RomaNon è certo un persecutore di innocenti magistrati, né un simpatizzante berlusconiano. Anzi: Felice Casson è un ex Pm - una «toga rossa», si potrebbe dire - e un senatore, prima dei Ds e poi del Pd. Ma anche lui si confessa «perplesso» di fronte all’inchiesta di Trani.
Perplessità tanto più significativa perché espressa da uno che di inchieste scottanti ne ha maneggiate tante, e che Casson sintetizza così, parlando delle intercettazioni del premier commissionate dal Pm pugliese: «Assodato che è un caso di malcostume, sotto il profilo penale è davvero difficile da stringere». È cauto, il senatore Casson, ma l’ipotesi di reato ipotizzata dagli inquirenti non lo convince per nulla: «La concussione è una fattispecie sfuggente, complicata... Boh, ho dei dubbi: è un reato molto grave, ma anche difficile da provare».
Più esplicito Fabrizio Rondolino, l’ex portavoce di D’Alema a Palazzo Chigi che oggi anima il sito di informazione politica «The Frontpage». «Ma su che diavolo sta indagando la procura di Trani? Di che accidenti sta accusando il direttore del Tg1, il presidente del Consiglio e il commissario dell’Agcom? Di essere rimasti troppo al telefono a spese dell’erario? Di aver manifestato un’opinione avversa ad Annozero e a Scalfari? O di non aver condiviso le dichiarazioni di Spatuzza, giudicate non credibili dalla stessa corte?». Il reato non si comprende, secondo Rondolino, nonostante quei «verbali messi cortesemente a disposizione de Il Fatto dalla Procura, a quindici giorni dalle elezioni». L’effetto politico di tutto ciò?

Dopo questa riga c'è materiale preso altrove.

--- config.mk ---
export PLATFORM = sky130hd
export DESIGN_NAME = irq_nest_ctrl
export DESIGN_NICKNAME = d
export VERILOG_FILES = /design/src/rtl/irq_nest_pkg.sv /design/src/rtl/irq_level_min.sv /design/src/rtl/irq_arbiter.sv /design/src/rtl/irq_active_stack.sv /design/src/rtl/irq_nest_ctrl.sv
export SDC_FILE = /design/constraint.sdc
export NUM_CORES = 1
export LEC_CHECK = 0
export BUFFER_PORTS_ARGS = -buffer_cell sky130_fd_sc_hd__buf_2
export CAP_MARGIN = 20
export CORE_ASPECT_RATIO = 0.8
export CORE_MARGIN = 3
export CORE_UTILIZATION = 55
export CTS_CLUSTER_DIAMETER = 60
export DETAILED_ROUTE_END_ITERATION = 6
export PLACE_DENSITY = 0.72
export SKIP_LAST_GASP = 1
export SYNTH_ARGS = -nofsm -noshare
export SYNTH_HDL_FRONTEND = slang
export SYNTH_HIERARCHICAL = 1
export SYNTH_SLANG_ARGS = --single-unit
--- constraint.sdc ---
create_clock -name clk -period 25.5 [get_ports clk]
set_clock_uncertainty 0.2 [all_clocks]
set_input_delay 1.275 -clock clk [delete_from_list [all_inputs] [get_ports clk]]
set_output_delay 1.275 -clock clk [all_outputs]
set_load 0.01 [all_outputs]
--- src/rtl/irq_nest_pkg.sv ---
package irq_nest_pkg;

    typedef enum logic [1:0] {
        ST_RUN   = 2'd0,
        ST_ENTRY = 2'd1,
        ST_CHAIN = 2'd2,
        ST_EXIT  = 2'd3
    } ctl_state_e;

    localparam logic [2:0] SEL_EN_SET   = 3'd0;
    localparam logic [2:0] SEL_EN_CLR   = 3'd1;
    localparam logic [2:0] SEL_PEND_SET = 3'd2;
    localparam logic [2:0] SEL_PEND_CLR = 3'd3;
    localparam logic [2:0] SEL_PRIO     = 3'd4;
    localparam logic [2:0] SEL_ACTIVE   = 3'd5;
    localparam logic [2:0] SEL_NMI_STAT = 3'd6;

    localparam int VEC_NMI       = 2;
    localparam int VEC_LINE_BASE = 16;

endpackage

--- src/rtl/irq_level_min.sv ---
module irq_level_min #(
    parameter int NUM_LINES = 8,
    parameter int PRIO_W    = 8,
    localparam int KEY_W    = PRIO_W + 2
) (
    input  logic [NUM_LINES-1:0]             act_lines,
    input  logic                             act_nmi,
    input  logic [NUM_LINES-1:0][PRIO_W-1:0] prio,
    output logic [KEY_W-1:0]                 level
);
    localparam logic [KEY_W-1:0] THREAD_KEY = {2'b10, {PRIO_W{1'b0}}};

    // Most urgent level in the active set; thread level when empty.
    always_comb begin
        level = THREAD_KEY;
        for (int i = 0; i < NUM_LINES; i++) begin
            if (act_lines[i] && ({2'b01, prio[i]} < level)) begin
                level = {2'b01, prio[i]};
            end
        end
        if (act_nmi) begin
            level = '0;
        end
    end
endmodule

--- src/rtl/irq_arbiter.sv ---
module irq_arbiter #(
    parameter int NUM_LINES = 8,
    parameter int PRIO_W    = 8,
    localparam int KEY_W    = PRIO_W + 2,
    localparam int IDW      = $clog2(NUM_LINES + 1)
) (
    input  logic [NUM_LINES-1:0]             cand_lines,
    input  logic                             cand_nmi,
    input  logic [NUM_LINES-1:0][PRIO_W-1:0] prio,
    output logic [IDW-1:0]                   best_id,
    output logic [KEY_W-1:0]                 best_key
);
    localparam logic [KEY_W-1:0] THREAD_KEY = {2'b10, {PRIO_W{1'b0}}};

    // Strict compare keeps the lowest index among equal levels.
    always_comb begin
        best_key = THREAD_KEY;
        best_id  = '0;
        for (int i = 0; i < NUM_LINES; i++) begin
            if (cand_lines[i] && ({2'b01, prio[i]} < best_key)) begin
                best_key = {2'b01, prio[i]};
                best_id  = IDW'(i);
            end
        end
        if (cand_nmi) begin
            best_key = '0;
            best_id  = IDW'(NUM_LINES);
        end
    end
endmodule

--- src/rtl/irq_active_stack.sv ---
module irq_active_stack #(
    parameter int DEPTH = 9,
    parameter int IDW   = 4,
    localparam int SPW  = $clog2(DEPTH + 1)
) (
    input  logic           clk,
    input  logic           rst_n,
    input  logic           push,
    input  logic           pop,
    input  logic [IDW-1:0] push_id,
    output logic [IDW-1:0] top_id,
    output logic           empty,
    output logic           full
);
    logic [DEPTH-1:0][IDW-1:0] mem_d, mem_q;
    logic [SPW-1:0]            sp_d, sp_q;

    always_comb begin
        mem_d = mem_q;
        sp_d  = sp_q;
        top_id = '0;
        for (int i = 0; i < DEPTH; i++) begin
            if (sp_q == SPW'(i + 1)) top_id = mem_q[i];
        end
        if (push) begin
            for (int i = 0; i < DEPTH; i++) begin
                if (sp_q == SPW'(i)) mem_d[i] = push_id;
            end
            sp_d = sp_q + 1'b1;
        end else if (pop) begin
            sp_d = sp_q - 1'b1;
        end
    end

    assign empty = (sp_q == '0);
    assign full  = (sp_q == SPW'(DEPTH));

    always_ff @(posedge clk) begin
        if (!rst_n) begin
            mem_q <= '0;
            sp_q  <= '0;
        end else begin
            mem_q <= mem_d;
            sp_q  <= sp_d;
        end
    end

    assert_no_overflow_R3: assert property (@(posedge clk) disable iff (!rst_n)
        push |-> !full);
    assert_no_underflow_R3: assert property (@(posedge clk) disable iff (!rst_n)
        pop |-> !empty);
endmodule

Un probabile boomerang: «È un copione già visto mille volte, si trasforma la campagna elettorale in un referendum pro o contro Berlusconi, e di solito lo vince Berlusconi». Un dubbio che assale più di qualcuno, nel centrosinistra. «Mi pare un’inchiesta talmente idiota da far venire il sospetto che sia Berlusconi a pagare quel Pm...», sbuffava sabato un esponente dalemiano del Pd sotto il palco di piazza del Popolo. «E con questo diluvio di intercettazioni a vanvera regalate ai giornali amici si finisce per fare il gioco di chi le vuole proibire».

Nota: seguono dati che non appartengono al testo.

### config.mk
export PLATFORM = sky130hd
export DESIGN_NAME = uart_frame_tx
export DESIGN_NICKNAME = d
export VERILOG_FILES = /design/src/rtl/uart_tx_pkg.sv /design/src/rtl/uart_tx_datapath.sv /design/src/rtl/uart_tx_ctrl.sv /design/src/rtl/uart_frame_tx.sv
export SDC_FILE = /design/constraint.sdc
export NUM_CORES = 1
export LEC_CHECK = 0
export BUFFER_PORTS_ARGS = -buffer_cell sky130_fd_sc_hd__buf_2
export CAP_MARGIN = 5
export CORE_MARGIN = 2
export CORE_UTILIZATION = 50
export CTS_CLUSTER_DIAMETER = 100
export CTS_CLUSTER_SIZE = 24
export DETAILED_ROUTE_END_ITERATION = 8
export GPL_TIMING_DRIVEN = 1
export PLACE_DENSITY = 0.8
export RECOVER_POWER = 50
export SETUP_SLACK_MARGIN = 0.4
export SKIP_LAST_GASP = 1
export SYNTH_ARGS = -nofsm -noshare
export SYNTH_HDL_FRONTEND = slang
export SYNTH_SLANG_ARGS = --single-unit
### constraint.sdc
create_clock -name clk -period 2.5 [get_ports clk]
set_clock_uncertainty 0.05 [all_clocks]
set_input_delay 0.75 -clock clk [delete_from_list [all_inputs] [get_ports clk]]
set_output_delay 0.75 -clock clk [all_outputs]
set_load 0.005 [all_outputs]
### src/rtl/uart_tx_pkg.sv
package uart_tx_pkg;

  localparam int CFG_W        = 16;
  localparam int CFG_LEN_LSB  = 0;
  localparam int CFG_PAR_LSB  = 8;
  localparam int CFG_STOP_LSB = 12;

  typedef enum logic [1:0] {
    LINE_MARK,
    LINE_SPACE,
    LINE_DATA,
    LINE_PARITY
  } lineSel_e;

  typedef enum logic [2:0] {
    ST_IDLE,
    ST_START,
    ST_DATA,
    ST_PARITY,
    ST_STOP
  } txState_e;

  // control to datapath strobes
  typedef struct packed {
    logic     loadShift;  // dequeue head into shifter, compute parity
    logic     shiftBit;   // advance to the next data bit
    lineSel_e lineSel;    // what the line shows this bit period
  } dpStrobe_t;

  // length code: 2..5 -> 5..8 bits, everything else -> 8 bits
  function automatic logic [3:0] decodeLen(input logic [3:0] code);
    case (code)
      4'd2:    decodeLen = 4'd5;
      4'd3:    decodeLen = 4'd6;
      4'd4:    decodeLen = 4'd7;
      default: decodeLen = 4'd8;
    endcase
  endfunction

endpackage

### src/rtl/uart_tx_datapath.sv
module uart_tx_datapath
  import uart_tx_pkg::*;
#(
  parameter int DATA_W = 8
) (
  input  logic              clk,
  input  logic              rstN,
  input  logic              wrStrobe,
  input  logic [DATA_W-1:0] wrData,
  input  logic [CFG_W-1:0]  frameCfg,
  input  dpStrobe_t         strobe,
  output logic [1:0]        bufCount,
  output logic              ovfPulse,
  output logic              txLine
);

  localparam int SLOTS = 2;

  logic [DATA_W-1:0] slotQ [SLOTS];
  logic              wrPtr;
  logic              rdPtr;
  logic [1:0]        countQ;
  logic [DATA_W-1:0] shiftQ;
  logic              parityQ;
  logic              wrAccept;
  logic [DATA_W-1:0] lenMask;
  logic [DATA_W-1:0] headMasked;
  logic [3:0]        lenNow;

  assign wrAccept = wrStrobe && (countQ != 2'(SLOTS));
  assign ovfPulse = wrStrobe && (countQ == 2'(SLOTS));
  assign bufCount = countQ;
  assign lenNow   = decodeLen(frameCfg[CFG_LEN_LSB +: 4]);

  always_comb begin
    for (int i = 0; i < DATA_W; i++) begin
      lenMask[i] = (i < int'(lenNow));
    end
    headMasked = slotQ[rdPtr] & lenMask;
  end

  // holding queue
  always_ff @(posedge clk or negedge rstN) begin
    if (!rstN) begin
      wrPtr  <= 1'b0;
      rdPtr  <= 1'b0;
      countQ <= '0;
      for (int i = 0; i < SLOTS; i++) slotQ[i] <= '0;
    end else begin
      if (wrAccept) begin
        slotQ[wrPtr] <= wrData;
        wrPtr        <= ~wrPtr;
      end
      if (strobe.loadShift) rdPtr <= ~rdPtr;
      countQ <= countQ + 2'(wrAccept) - 2'(strobe.loadShift);
    end
  end

  // shifter and parity
  always_ff @(posedge clk or negedge rstN) begin
    if (!rstN) begin
      shiftQ  <= '0;
      parityQ <= 1'b0;
    end else if (strobe.loadShift) begin
      shiftQ  <= headMasked;
      parityQ <= (^headMasked) ^ frameCfg[CFG_PAR_LSB];
    end else if (strobe.shiftBit) begin
      shiftQ  <= shiftQ >> 1;
    end
  end

  always_comb begin
    case (strobe.lineSel)
      LINE_SPACE:  txLine = 1'b0;
      LINE_DATA:   txLine = shiftQ[0];
      LINE_PARITY: txLine = parityQ;
      default:     txLine = 1'b1;
    endcase
  end

  assert_level_bound_R5: assert property (@(posedge clk) disable iff (!rstN)
    countQ <= 2'(SLOTS))
    else $error("queue level above capacity");

  assert_no_overflow_R6: assert property (@(posedge clk) disable iff (!rstN)
    (wrStrobe && countQ == 2'(SLOTS) && !strobe.loadShift) |=> countQ == 2'(SLOTS))
    else $error("write into full queue changed its level");

  assert_load_nonempty_R5: assert property (@(posedge clk) disable iff (!rstN)
    strobe.loadShift |-> countQ != 2'd0)
    else $error("dequeue from empty queue");

endmodule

In privato (e al riparo da intercettazioni moleste) diversi dirigenti del centrosinistra esprimono su Annozero giudizi non molto dissimili da quelli berlusconiani. Ma non possono farlo in pubblico, tanto meno sotto elezioni. Ecco dunque D’Alema che condanna come «barbarie» il fatto che il premier, invece di occuparsi della disoccupazione «si occupa di far chiudere una trasmissione». Ed ecco Piero Fassino che definisce «squallida» la telefonata tra Berlusconi e Augusto Minzolini. Ma pure Fassino, che da ex Guardasigilli mastica la materia, mette in guardia: un conto è l’aspetto del «costume politico», tutt’altro quello penale: «Saranno i magistrati a stabilire la consistenza delle telefonate». E in verità persino Tonino Di Pietro evita di spalleggiare apertamente i Pm di Trani, le cui inchieste potrebbero rivelarsi solide quanto quelle del suo amico De Magistris. E sta ben attento a precisare: «Denuncio politicamente il comportamento del capo del governo. Al di là della valenza penale, o meno».

Più meno che più, sembra sospettare l’ex Pm.